Index "bootstrapping"

Ryan_Crumley · November 8, 2010, 11:48pm

All,

I am integrating Elastic Search into a new java/spring/hibernate/
wicket application. I want to keep this application as standalone as
possible so I opted to integrate ES into the web application itself
(using NodeBuilder.nodeBuilder().data(true).local(false) ). This has
been working great with the exception of "bootstrapping" the index at
startup. The current bootstrap flow looks like this:

Web application is started.
Search service tries to run a count() query to determine if a full
index is needed.

I run into the first issue here when the index has not completed
loading from the local gateway. This causes the count query fail. If I
wait and retry the count query it eventually completes with the
expected answer and I can decide if I need to reindex the content.

In the case the index does not exist I try to create a new index by
executing a "create index" call:

client.admin().indices().prepareCreate(INDEX_NAME).execute();

Then immediately I want to customize a mapping but sometimes a "put
mapping" call fails because the index is not fully created. Again if I
wait long enough after the "create index" call the "put mapping" will
succeed however it seems like there should be a better way. Any
suggestions?

The data set I am using is around 200-500 small documents, with 3-4
terms. I don't anticipate needing a second ES server any time soon so
ideally any solution would not involve a second ES node. I have tried
using the "local" and "file" gateway with similar results. Since the
current dataset is small if I had to index each time the application
started (no persistence of the index) that would be OK however I still
have the "create index" / "put mapping" race condition.

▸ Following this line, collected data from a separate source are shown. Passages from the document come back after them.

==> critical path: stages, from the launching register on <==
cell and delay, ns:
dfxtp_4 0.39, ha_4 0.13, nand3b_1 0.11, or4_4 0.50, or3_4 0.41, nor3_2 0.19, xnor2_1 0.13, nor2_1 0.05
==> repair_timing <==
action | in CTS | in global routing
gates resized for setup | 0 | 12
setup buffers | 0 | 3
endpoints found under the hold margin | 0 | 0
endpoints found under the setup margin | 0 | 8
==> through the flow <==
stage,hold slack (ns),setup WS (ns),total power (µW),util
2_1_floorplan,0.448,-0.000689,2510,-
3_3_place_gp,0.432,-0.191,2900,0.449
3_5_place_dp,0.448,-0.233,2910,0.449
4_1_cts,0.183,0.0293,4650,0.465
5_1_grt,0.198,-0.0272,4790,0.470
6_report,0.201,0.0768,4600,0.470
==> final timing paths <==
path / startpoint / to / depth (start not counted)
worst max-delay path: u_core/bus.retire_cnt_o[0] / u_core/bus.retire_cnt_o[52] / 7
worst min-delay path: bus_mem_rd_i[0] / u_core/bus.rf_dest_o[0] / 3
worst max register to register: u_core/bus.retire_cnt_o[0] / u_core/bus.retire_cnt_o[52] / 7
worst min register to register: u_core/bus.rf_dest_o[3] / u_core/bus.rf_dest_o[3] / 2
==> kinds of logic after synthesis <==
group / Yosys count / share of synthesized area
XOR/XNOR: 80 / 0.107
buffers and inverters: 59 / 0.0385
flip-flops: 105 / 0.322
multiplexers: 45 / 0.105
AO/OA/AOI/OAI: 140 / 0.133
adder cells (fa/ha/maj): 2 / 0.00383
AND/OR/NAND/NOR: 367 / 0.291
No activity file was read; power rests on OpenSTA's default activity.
## config.mk

```make
export PLATFORM = sky130hd
export DESIGN_NAME = fp_addsub_arbiter
export DESIGN_NICKNAME = d
export VERILOG_FILES = /design/src/rtl/fp_addsub_arbiter.sv
export SDC_FILE = /design/constraint.sdc
export NUM_CORES = 1
export LEC_CHECK = 0
export ABC_AREA = 1
export BUFFER_PORTS_ARGS = -buffer_cell sky130_fd_sc_hd__buf_2
export CAP_MARGIN = 20
export CELL_PAD_IN_SITES_DETAIL_PLACEMENT = 1
export CELL_PAD_IN_SITES_GLOBAL_PLACEMENT = 2
export CORE_UTILIZATION = 33
export CTS_CLUSTER_DIAMETER = 50
export DETAILED_ROUTE_END_ITERATION = 16
export PLACE_DENSITY = 0.95
export SLEW_MARGIN = 20
export SYNTH_ARGS = -nofsm -noshare
export SYNTH_HDL_FRONTEND = slang
export SYNTH_SLANG_ARGS = --single-unit
```

## constraint.sdc

```tcl
create_clock -name clk -period 5.54 [get_ports clk]
set_clock_uncertainty 0.15 [all_clocks]
set_input_delay 0.831 -clock clk [delete_from_list [all_inputs] [get_ports clk]]
set_output_delay 0.831 -clock clk [all_outputs]
set_load 0.03 [all_outputs]
```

My current ES configuration is very simple:

gateway.type=local
gateway.recover_after_nodes=0
gateway.recover_after_time=0s

Thanks in advance,

Ryan

Lukas_Vlcek1 · November 9, 2010, 12:30am

Hi,

there is a cluster health API that you can use to check if new index is
already allocated and ready for use.
http://www.elasticsearch.com/docs/elasticsearch/rest_api/admin/cluster/health/

http://www.elasticsearch.com/docs/elasticsearch/rest_api/admin/cluster/health/
Regards,
Lukas

On Tue, Nov 9, 2010 at 12:48 AM, Ryan Crumley crumley@gmail.com wrote:

All,

I am integrating Elastic Search into a new java/spring/hibernate/
wicket application. I want to keep this application as standalone as
possible so I opted to integrate ES into the web application itself
(using NodeBuilder.nodeBuilder().data(true).local(false) ). This has
been working great with the exception of "bootstrapping" the index at
startup. The current bootstrap flow looks like this:

Web application is started.

Search service tries to run a count() query to determine if a full
index is needed.

I run into the first issue here when the index has not completed
loading from the local gateway. This causes the count query fail. If I
wait and retry the count query it eventually completes with the
expected answer and I can decide if I need to reindex the content.

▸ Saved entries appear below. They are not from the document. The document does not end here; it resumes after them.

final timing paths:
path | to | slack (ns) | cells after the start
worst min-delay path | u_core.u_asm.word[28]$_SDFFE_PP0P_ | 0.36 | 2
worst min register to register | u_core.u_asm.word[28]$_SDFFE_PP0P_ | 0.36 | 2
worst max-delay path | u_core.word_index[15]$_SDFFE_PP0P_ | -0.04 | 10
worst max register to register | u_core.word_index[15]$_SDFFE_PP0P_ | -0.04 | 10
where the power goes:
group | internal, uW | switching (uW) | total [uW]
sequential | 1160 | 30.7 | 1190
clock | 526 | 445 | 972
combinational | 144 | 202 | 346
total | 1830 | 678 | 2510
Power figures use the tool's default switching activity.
### src/rtl/register_def_pkg.sv
// register_def_pkg: shared definitions for the register_def storage cell.
//   DEFAULT_WIDTH    : default data width of register_def.
//   PARITY_MAX_WIDTH : widest vector the parity helper accepts. Callers
//                      zero-extend narrower vectors, which leaves parity unchanged.
//   even_parity()    : even-parity bit of a vector. It is the XOR of all bits,
//                      so data plus this bit always holds an even number of ones.
package register_def_pkg;

  localparam int DEFAULT_WIDTH    = 8;
  localparam int PARITY_MAX_WIDTH = 256;

  function automatic logic even_parity(input logic [PARITY_MAX_WIDTH-1:0] vec);
    even_parity = ^vec;
  endfunction

endpackage
===== src/rtl/wb_regfile.sv =====
// Write-back stage: WB pipeline latch feeding an 8x16 architectural register file.
// Optional read forwarding of the pending write is enabled by defining WB_REGFILE_BYPASS_EN.
module wb_regfile #(
  parameter int DATA_W   = 16,
  parameter int NUM_REGS = 8,
  parameter int ADDR_W   = 3
) (
  input  logic              clk,
  input  logic              rst,
  input  logic              wb_valid,
  input  logic              wb_regwrite,
  input  logic [ADDR_W-1:0] wb_waddr,
  input  logic [DATA_W-1:0] wb_wdata,
  input  logic              stall,
  input  logic [ADDR_W-1:0] rd1_addr,
  input  logic [ADDR_W-1:0] rd2_addr,
  output logic [DATA_W-1:0] rd1_data,
  output logic [DATA_W-1:0] rd2_data,
  output logic              wr_pending,
  output logic [15:0]       commit_cnt
);

  logic [DATA_W-1:0] mem [NUM_REGS];
  logic              lat_v;
  logic [ADDR_W-1:0] lat_addr;
  logic [DATA_W-1:0] lat_data;
  logic              capture;

  assign capture = wb_valid & wb_regwrite & ~stall;

  // Commit drains the latch regardless of stall; stall only starves the latch.
  always_ff @(posedge clk or negedge rst) begin
    if (!rst) begin
      lat_v      <= 1'b0;
      lat_addr   <= '0;
      lat_data   <= '0;
      commit_cnt <= '0;
      for (int i = 0; i < NUM_REGS; i++) begin
        mem[i] <= '0;
      end
    end else begin
      lat_v <= capture;
      if (capture) begin
        lat_addr <= wb_waddr;
        lat_data <= wb_wdata;
      end
      if (lat_v) begin
        mem[lat_addr] <= lat_data;
        if (commit_cnt != 16'hFFFF) begin
          commit_cnt <= commit_cnt + 16'd1;
        end
      end
    end
  end

  assign wr_pending = lat_v;

  always_comb begin
    rd1_data = mem[rd1_addr];
    rd2_data = mem[rd2_addr];
`ifdef WB_REGFILE_BYPASS_EN
    if (lat_v && (rd1_addr == lat_addr)) rd1_data = lat_data;
    if (lat_v && (rd2_addr == lat_addr)) rd2_data = lat_data;
`endif
  end

endmodule
--- src/rtl/imm_prefix_extender.sv ---
// Immediate generator: widens an instruction immediate to the datapath width and
// splices a pending PREFIX payload onto the next retiring instruction's immediate.
//
// state (r_pfx_pending) | meaning
// ----------------------+-------------------------------------------------
// 0                     | no prefix held; immediates are plain extensions
// 1                     | pfx_reg valid; applied to next retiring instr
module imm_prefix_extender #(
    parameter int IMM_W  = 4,
    parameter int DATA_W = 16,
    parameter int PFX_W  = 12,
    parameter int SHIFT  = 1
) (
    input  logic              clk,
    input  logic              rst,
    input  logic              instr_valid,
    input  logic              pfx_load,
    input  logic [PFX_W-1:0]  pfx_data,
    input  logic [IMM_W-1:0]  imm_in,
    input  logic [1:0]        imm_mode,
    input  logic              flush,
    output logic [DATA_W-1:0] imm_out,
    output logic              pfx_pending,
    output logic              pfx_dbl
);

    generate
        if (PFX_W != DATA_W - IMM_W) begin : g_bad_pfx_w
            $fatal(1, "imm_prefix_extender: PFX_W must equal DATA_W-IMM_W");
        end
        if (SHIFT < 0 || SHIFT >= DATA_W) begin : g_bad_shift
            $fatal(1, "imm_prefix_extender: SHIFT out of range");
        end
    endgenerate

    localparam logic [1:0] MODE_SEXT  = 2'b00;
    localparam logic [1:0] MODE_ZEXT  = 2'b01;
    localparam logic [1:0] MODE_BRANCH = 2'b10;
    localparam logic [1:0] MODE_UPPER = 2'b11;

    logic [PFX_W-1:0]  r_pfx_reg;
    logic              r_pfx_pending;
    logic              r_pfx_dbl;

    logic [PFX_W-1:0]  w_pfx_reg_nxt;
    logic              w_pfx_pending_nxt;
    logic              w_pfx_dbl_nxt;

    logic              w_use_pfx;
    logic              w_pfx_fire;
    logic              w_consume;
    logic [DATA_W-1:0] w_sext;
    logic [DATA_W-1:0] w_zext;
    logic [DATA_W-1:0] w_upper;
    logic [DATA_W-1:0] w_spliced;
    logic [DATA_W-1:0] w_base;

    // State register
    always_ff @(posedge clk) begin
        if (rst) begin
            r_pfx_reg     <= '0;
            r_pfx_pending <= 1'b0;
            r_pfx_dbl     <= 1'b0;
        end else begin
            r_pfx_reg     <= w_pfx_reg_nxt;
            r_pfx_pending <= w_pfx_pending_nxt;
            r_pfx_dbl     <= w_pfx_dbl_nxt;
        end
    end

    assign w_pfx_fire = instr_valid & pfx_load;
    assign w_consume  = instr_valid & ~pfx_load;

    // Next state; flush wins over a coincident PREFIX, a stall holds the prefix
    always_comb begin
        w_pfx_reg_nxt     = r_pfx_reg;
        w_pfx_pending_nxt = r_pfx_pending;
        w_pfx_dbl_nxt     = 1'b0;
        if (flush) begin
            w_pfx_pending_nxt = 1'b0;
        end else if (w_pfx_fire) begin
            w_pfx_reg_nxt     = pfx_data;
            w_pfx_pending_nxt = 1'b1;
            w_pfx_dbl_nxt     = r_pfx_pending;
        end else if (w_consume) begin
            w_pfx_pending_nxt = 1'b0;
        end
    end

    // Output logic; the prefix is masked during reset so it never leaks into that cycle
    assign w_use_pfx = r_pfx_pending & ~rst;
    assign w_sext    = {{PFX_W{imm_in[IMM_W-1]}}, imm_in};
    assign w_zext    = {{PFX_W{1'b0}}, imm_in};
    assign w_upper   = {imm_in, {PFX_W{1'b0}}};
    assign w_spliced = {r_pfx_reg, imm_in};

    always_comb begin
        w_base = w_sext;
        if (w_use_pfx) begin
            w_base = w_spliced;
        end else begin
            case (imm_mode)
                MODE_SEXT:   w_base = w_sext;
                MODE_ZEXT:   w_base = w_zext;
                MODE_BRANCH: w_base = w_sext;
                MODE_UPPER:  w_base = w_upper;
                default:     w_base = w_sext;
            endcase
        end
        imm_out = (imm_mode == MODE_BRANCH) ? (w_base << SHIFT) : w_base;
    end

    assign pfx_pending = r_pfx_pending;
    assign pfx_dbl     = r_pfx_dbl;

endmodule

--- config.mk ---
export PLATFORM = sky130hd
export DESIGN_NAME = imm_prefix_extender
export DESIGN_NICKNAME = d
export VERILOG_FILES = /design/src/rtl/imm_prefix_extender.sv
export SDC_FILE = /design/constraint.sdc
export NUM_CORES = 1
export LEC_CHECK = 0
export CAP_MARGIN = 20
export CORE_MARGIN = 2
export CORE_UTILIZATION = 35
export CTS_BUF_LIST = sky130_fd_sc_hd__clkbuf_16
export CTS_CLUSTER_SIZE = 8
export DETAILED_ROUTE_END_ITERATION = 10
export PLACE_DENSITY_LB_ADDON = 0.12
export SLEW_MARGIN = 20
export SYNTH_ARGS = -nofsm -noshare
export SYNTH_HDL_FRONTEND = slang
export SYNTH_SLANG_ARGS = --single-unit
--- constraint.sdc ---
create_clock -name clk -period 1 [get_ports clk]
set_input_delay 0.1 -clock clk [delete_from_list [all_inputs] [get_ports clk]]
set_output_delay 0.1 -clock clk [all_outputs]
set_load 0.02 [all_outputs]
--- config.mk ---
export PLATFORM = sky130hd
export DESIGN_NAME = lut_addsub_pipe_flat
export DESIGN_NICKNAME = d
export VERILOG_FILES = /design/src/rtl/lut_addsub_pipe_if.sv /design/src/rtl/lut_addsub_pipe.sv /design/src/flat_wrapper.sv
export SDC_FILE = /design/constraint.sdc
export NUM_CORES = 1
export LEC_CHECK = 0
export CAP_MARGIN = 30
export CELL_PAD_IN_SITES_DETAIL_PLACEMENT = 1
export CELL_PAD_IN_SITES_GLOBAL_PLACEMENT = 1
export CORE_ASPECT_RATIO = 0.75
export CORE_MARGIN = 5
export CORE_UTILIZATION = 35
export CTS_CLUSTER_DIAMETER = 50
export DETAILED_ROUTE_END_ITERATION = 12
export PLACE_DENSITY_LB_ADDON = 0.2
export SLEW_MARGIN = 20
export SYNTH_ARGS = -nofsm -noshare
export SYNTH_HDL_FRONTEND = slang
export SYNTH_SLANG_ARGS = --single-unit
--- constraint.sdc ---
create_clock -name clock -period 2.5 [get_ports clock]
set_input_delay 0.5 -clock clock [delete_from_list [all_inputs] [get_ports clock]]
set_output_delay 0.5 -clock clock [all_outputs]
set_load 0.005 [all_outputs]
--- src/rtl/lut_addsub_pipe_if.sv ---
// Operand/result bundle for the carry-pipelined add/sub unit.
// The master issues operations, the slave returns tagged results.
interface lut_addsub_pipe_if #(
    parameter int WIDTH = 8
);
    logic             en;
    logic             valid_in;
    logic             op;
    logic [WIDTH-1:0] a;
    logic [WIDTH-1:0] b;
    logic [WIDTH-1:0] y;
    logic             ovf;
    logic             valid_out;

    modport master (
        output en, valid_in, op, a, b,
        input  y, ovf, valid_out
    );

    modport slave (
        input  en, valid_in, op, a, b,
        output y, ovf, valid_out
    );
endinterface

--- src/rtl/lut_addsub_pipe.sv ---
// Carry-pipelined add/subtract: one slice per stage, operands skewed in,
// partial sums carried forward so every result bit leaves on one cycle.
module lut_addsub_pipe #(
    parameter int WIDTH  = 8,
    parameter int STAGES = 2
) (
    input logic               clock,
    input logic               reset,
    lut_addsub_pipe_if.slave  bus
);
    localparam int SL = (WIDTH + STAGES - 1) / STAGES;

    for (genvar k = 0; k < STAGES; k++) begin : g_stage
        logic [WIDTH-1:0] a_s;
        logic [WIDTH-1:0] bx_s;
        logic [WIDTH-1:0] y_s;
        logic             c_s;
        logic             v_s;
        logic [WIDTH-1:0] y_d;
        logic             c_d;
        logic [WIDTH-1:0] y_q;
        logic             v_q;

        // Stage 0 takes the bus; subtract is a + ~b with carry-in 1.
        if (k == 0) begin : g_first
            assign a_s  = bus.a;
            assign bx_s = bus.b ^ {WIDTH{bus.op}};
            assign y_s  = '0;
            assign c_s  = bus.op;
            assign v_s  = bus.valid_in;
        end else begin : g_next
            assign a_s  = g_stage[k-1].g_skew.a_q;
            assign bx_s = g_stage[k-1].g_skew.bx_q;
            assign y_s  = g_stage[k-1].y_q;
            assign c_s  = g_stage[k-1].g_skew.c_q;
            assign v_s  = g_stage[k-1].v_q;
        end

        // Ripple this stage's slice onto the partial sum from below.
        always_comb begin
            y_d = y_s;
            c_d = c_s;
            for (int i = 0; i < WIDTH; i++) begin
                if (i / SL == k) begin
                    y_d[i] = a_s[i] ^ bx_s[i] ^ c_d;
                    c_d    = (a_s[i] & bx_s[i])
                           | (c_d & (a_s[i] ^ bx_s[i]));
                end
            end
        end

        // Partial result and valid tag advance together on en.
        always_ff @(posedge clock) begin
            if (reset) begin
                y_q <= '0;
                v_q <= 1'b0;
            end else if (bus.en) begin
                y_q <= y_d;
                v_q <= v_s;
            end
        end

        // Skewed operands and slice carry feed the next stage only.
        if (k < STAGES - 1) begin : g_skew
            logic [WIDTH-1:0] a_q;
            logic [WIDTH-1:0] bx_q;
            logic             c_q;

            // Operand skew and carry registers share the pipe enable.
            always_ff @(posedge clock) begin
                if (reset) begin
                    a_q  <= '0;
                    bx_q <= '0;
                    c_q  <= 1'b0;
                end else if (bus.en) begin
                    a_q  <= a_s;
                    bx_q <= bx_s;
                    c_q  <= c_d;
                end
            end
        end

        // Signed overflow needs the top sign bits, so it lives last.
        if (k == STAGES - 1) begin : g_last
            logic ovf_d;
            logic ovf_q;

            assign ovf_d = (a_s[WIDTH-1] == bx_s[WIDTH-1])
                         && (y_d[WIDTH-1] != a_s[WIDTH-1]);

            // Overflow flag registered alongside the final slice.
            always_ff @(posedge clock) begin
                if (reset) begin
                    ovf_q <= 1'b0;
                end else if (bus.en) begin
                    ovf_q <= ovf_d;
                end
            end
        end
    end

    assign bus.y         = g_stage[STAGES-1].y_q;
    assign bus.valid_out = g_stage[STAGES-1].v_q;
    assign bus.ovf       = g_stage[STAGES-1].g_last.ovf_q;

endmodule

In the case the index does not exist I try to create a new index by
executing a "create index" call:

client.admin().indices().prepareCreate(INDEX_NAME).execute();

Then immediately I want to customize a mapping but sometimes a "put
mapping" call fails because the index is not fully created. Again if I
wait long enough after the "create index" call the "put mapping" will
succeed however it seems like there should be a better way. Any
suggestions?

The data set I am using is around 200-500 small documents, with 3-4
terms. I don't anticipate needing a second ES server any time soon so
ideally any solution would not involve a second ES node. I have tried
using the "local" and "file" gateway with similar results. Since the
current dataset is small if I had to index each time the application
started (no persistence of the index) that would be OK however I still
have the "create index" / "put mapping" race condition.

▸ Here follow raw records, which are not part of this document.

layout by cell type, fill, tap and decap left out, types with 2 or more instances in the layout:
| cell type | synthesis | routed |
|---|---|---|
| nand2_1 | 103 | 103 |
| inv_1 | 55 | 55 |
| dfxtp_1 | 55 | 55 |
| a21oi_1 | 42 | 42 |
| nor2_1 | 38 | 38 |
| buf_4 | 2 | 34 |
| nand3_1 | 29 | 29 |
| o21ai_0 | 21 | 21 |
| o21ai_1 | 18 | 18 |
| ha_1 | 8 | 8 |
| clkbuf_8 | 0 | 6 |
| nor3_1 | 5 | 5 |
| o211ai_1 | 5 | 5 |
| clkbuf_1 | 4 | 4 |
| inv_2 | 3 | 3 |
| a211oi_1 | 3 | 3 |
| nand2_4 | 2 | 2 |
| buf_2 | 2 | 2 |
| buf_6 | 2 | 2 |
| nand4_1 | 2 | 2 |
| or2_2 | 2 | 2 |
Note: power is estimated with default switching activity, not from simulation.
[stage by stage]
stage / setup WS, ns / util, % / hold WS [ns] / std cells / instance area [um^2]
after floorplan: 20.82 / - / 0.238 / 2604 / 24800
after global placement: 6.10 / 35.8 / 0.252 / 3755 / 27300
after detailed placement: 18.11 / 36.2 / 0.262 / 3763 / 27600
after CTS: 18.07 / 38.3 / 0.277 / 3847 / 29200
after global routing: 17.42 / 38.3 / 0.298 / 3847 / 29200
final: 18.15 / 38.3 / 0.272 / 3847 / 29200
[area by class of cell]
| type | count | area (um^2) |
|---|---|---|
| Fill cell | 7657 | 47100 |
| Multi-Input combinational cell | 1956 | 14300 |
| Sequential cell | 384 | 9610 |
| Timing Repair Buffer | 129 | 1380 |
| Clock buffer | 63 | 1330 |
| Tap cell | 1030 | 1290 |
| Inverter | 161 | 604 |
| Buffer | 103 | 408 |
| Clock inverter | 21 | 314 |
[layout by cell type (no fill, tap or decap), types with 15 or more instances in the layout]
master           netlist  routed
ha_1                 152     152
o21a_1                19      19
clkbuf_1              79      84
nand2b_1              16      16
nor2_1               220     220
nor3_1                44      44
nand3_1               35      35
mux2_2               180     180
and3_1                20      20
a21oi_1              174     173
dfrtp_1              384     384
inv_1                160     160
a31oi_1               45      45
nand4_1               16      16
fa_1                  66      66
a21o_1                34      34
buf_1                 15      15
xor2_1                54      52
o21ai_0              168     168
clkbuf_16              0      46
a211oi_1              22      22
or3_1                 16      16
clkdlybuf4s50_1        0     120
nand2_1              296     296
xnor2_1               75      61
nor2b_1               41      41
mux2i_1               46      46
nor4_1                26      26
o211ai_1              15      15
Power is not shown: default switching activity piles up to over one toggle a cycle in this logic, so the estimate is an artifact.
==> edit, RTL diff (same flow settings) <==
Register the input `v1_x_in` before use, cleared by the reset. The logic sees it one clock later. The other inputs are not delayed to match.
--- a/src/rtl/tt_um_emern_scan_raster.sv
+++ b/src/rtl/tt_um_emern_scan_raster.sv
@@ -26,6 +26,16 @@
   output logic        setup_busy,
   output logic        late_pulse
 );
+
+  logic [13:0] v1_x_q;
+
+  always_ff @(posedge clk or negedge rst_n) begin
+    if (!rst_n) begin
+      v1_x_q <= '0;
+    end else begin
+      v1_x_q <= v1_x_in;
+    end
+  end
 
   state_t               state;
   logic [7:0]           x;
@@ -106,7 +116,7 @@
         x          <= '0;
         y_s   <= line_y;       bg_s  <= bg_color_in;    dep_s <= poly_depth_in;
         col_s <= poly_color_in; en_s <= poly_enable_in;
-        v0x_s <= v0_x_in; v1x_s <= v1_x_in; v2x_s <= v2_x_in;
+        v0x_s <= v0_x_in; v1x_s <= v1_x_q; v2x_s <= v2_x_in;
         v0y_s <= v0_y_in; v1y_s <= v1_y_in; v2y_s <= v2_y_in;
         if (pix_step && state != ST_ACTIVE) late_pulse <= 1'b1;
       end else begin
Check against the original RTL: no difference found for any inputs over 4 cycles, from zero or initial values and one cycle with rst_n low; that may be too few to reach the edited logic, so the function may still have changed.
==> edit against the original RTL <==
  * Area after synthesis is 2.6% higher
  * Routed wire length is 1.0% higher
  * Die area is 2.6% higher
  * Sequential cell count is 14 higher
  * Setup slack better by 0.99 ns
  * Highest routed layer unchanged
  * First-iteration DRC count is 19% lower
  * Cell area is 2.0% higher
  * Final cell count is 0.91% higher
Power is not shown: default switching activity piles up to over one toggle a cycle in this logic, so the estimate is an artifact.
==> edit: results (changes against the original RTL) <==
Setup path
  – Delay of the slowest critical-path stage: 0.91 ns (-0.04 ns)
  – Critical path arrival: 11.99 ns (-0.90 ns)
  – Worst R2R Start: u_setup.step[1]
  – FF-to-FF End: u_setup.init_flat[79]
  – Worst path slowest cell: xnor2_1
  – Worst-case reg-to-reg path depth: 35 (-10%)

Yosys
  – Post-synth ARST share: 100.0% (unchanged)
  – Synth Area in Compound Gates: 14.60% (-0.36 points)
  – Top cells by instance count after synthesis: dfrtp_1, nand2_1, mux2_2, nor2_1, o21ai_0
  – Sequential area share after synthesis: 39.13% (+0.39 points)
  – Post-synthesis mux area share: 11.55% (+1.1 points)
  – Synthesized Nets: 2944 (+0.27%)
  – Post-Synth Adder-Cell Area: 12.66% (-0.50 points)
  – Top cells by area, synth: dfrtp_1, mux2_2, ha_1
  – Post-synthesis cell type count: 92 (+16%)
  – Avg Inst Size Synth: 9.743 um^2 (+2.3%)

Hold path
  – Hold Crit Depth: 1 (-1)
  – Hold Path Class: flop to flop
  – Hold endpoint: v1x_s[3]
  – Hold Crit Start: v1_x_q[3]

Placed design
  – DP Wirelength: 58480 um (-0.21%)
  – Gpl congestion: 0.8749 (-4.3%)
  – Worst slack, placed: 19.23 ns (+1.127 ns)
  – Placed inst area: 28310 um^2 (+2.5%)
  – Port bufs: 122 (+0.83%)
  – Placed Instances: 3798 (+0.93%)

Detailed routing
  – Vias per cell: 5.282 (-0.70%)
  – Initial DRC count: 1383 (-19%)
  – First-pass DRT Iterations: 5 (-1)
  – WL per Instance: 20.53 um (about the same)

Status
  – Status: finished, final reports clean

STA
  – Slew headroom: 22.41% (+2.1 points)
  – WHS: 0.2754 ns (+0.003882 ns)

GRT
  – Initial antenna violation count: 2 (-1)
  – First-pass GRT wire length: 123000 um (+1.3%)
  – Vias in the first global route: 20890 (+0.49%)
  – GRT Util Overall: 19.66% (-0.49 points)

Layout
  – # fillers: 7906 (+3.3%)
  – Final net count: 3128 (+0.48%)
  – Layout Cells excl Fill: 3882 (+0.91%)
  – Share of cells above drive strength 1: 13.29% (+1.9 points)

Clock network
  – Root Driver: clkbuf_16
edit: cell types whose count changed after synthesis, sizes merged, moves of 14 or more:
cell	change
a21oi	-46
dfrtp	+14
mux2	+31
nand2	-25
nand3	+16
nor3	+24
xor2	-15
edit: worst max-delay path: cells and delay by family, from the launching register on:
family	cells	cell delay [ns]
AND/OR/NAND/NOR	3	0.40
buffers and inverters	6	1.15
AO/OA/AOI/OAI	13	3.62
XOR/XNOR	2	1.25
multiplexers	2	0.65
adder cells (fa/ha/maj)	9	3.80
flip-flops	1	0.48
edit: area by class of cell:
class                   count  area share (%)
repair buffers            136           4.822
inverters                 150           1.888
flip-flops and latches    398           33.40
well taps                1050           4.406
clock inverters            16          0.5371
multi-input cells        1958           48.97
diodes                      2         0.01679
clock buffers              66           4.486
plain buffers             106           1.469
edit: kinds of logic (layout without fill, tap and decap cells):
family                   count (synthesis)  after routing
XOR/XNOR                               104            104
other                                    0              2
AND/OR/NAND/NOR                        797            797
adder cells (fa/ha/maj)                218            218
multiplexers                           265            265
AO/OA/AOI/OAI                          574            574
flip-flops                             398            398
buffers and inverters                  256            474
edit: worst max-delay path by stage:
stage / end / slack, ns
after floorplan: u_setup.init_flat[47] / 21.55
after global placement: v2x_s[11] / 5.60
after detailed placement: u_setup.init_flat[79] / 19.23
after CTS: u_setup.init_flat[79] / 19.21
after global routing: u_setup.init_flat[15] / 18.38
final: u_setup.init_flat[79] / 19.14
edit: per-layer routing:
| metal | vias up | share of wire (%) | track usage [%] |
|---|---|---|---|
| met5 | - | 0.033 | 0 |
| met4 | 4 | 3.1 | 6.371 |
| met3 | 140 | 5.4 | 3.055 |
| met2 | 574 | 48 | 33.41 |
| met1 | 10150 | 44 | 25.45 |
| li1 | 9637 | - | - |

My current ES configuration is very simple:

gateway.type=local
gateway.recover_after_nodes=0
gateway.recover_after_time=0s

Thanks in advance,

Ryan

Ryan_Crumley · November 9, 2010, 12:36am

Thanks I will take a look. Is there no better way to structure this than
polling between API calls? How are people managing their custom type
mappings?

Ryan

On Mon, Nov 8, 2010 at 6:30 PM, Lukáš Vlček lukas.vlcek@gmail.com wrote:

Hi,

there is a cluster health API that you can use to check if new index is
already allocated and ready for use.

http://www.elasticsearch.com/docs/elasticsearch/rest_api/admin/cluster/health/

http://www.elasticsearch.com/docs/elasticsearch/rest_api/admin/cluster/health/
Regards,
Lukas

On Tue, Nov 9, 2010 at 12:48 AM, Ryan Crumley crumley@gmail.com wrote:

All,

I am integrating Elastic Search into a new java/spring/hibernate/
wicket application. I want to keep this application as standalone as
possible so I opted to integrate ES into the web application itself
(using NodeBuilder.nodeBuilder().data(true).local(false) ). This has
been working great with the exception of "bootstrapping" the index at
startup. The current bootstrap flow looks like this:

Web application is started.

Search service tries to run a count() query to determine if a full
index is needed.

I run into the first issue here when the index has not completed
loading from the local gateway. This causes the count query fail. If I
wait and retry the count query it eventually completes with the
expected answer and I can decide if I need to reindex the content.

In the case the index does not exist I try to create a new index by
executing a "create index" call:

client.admin().indices().prepareCreate(INDEX_NAME).execute();

Then immediately I want to customize a mapping but sometimes a "put
mapping" call fails because the index is not fully created. Again if I
wait long enough after the "create index" call the "put mapping" will
succeed however it seems like there should be a better way. Any
suggestions?

The data set I am using is around 200-500 small documents, with 3-4
terms. I don't anticipate needing a second ES server any time soon so
ideally any solution would not involve a second ES node. I have tried
using the "local" and "file" gateway with similar results. Since the
current dataset is small if I had to index each time the application
started (no persistence of the index) that would be OK however I still
have the "create index" / "put mapping" race condition.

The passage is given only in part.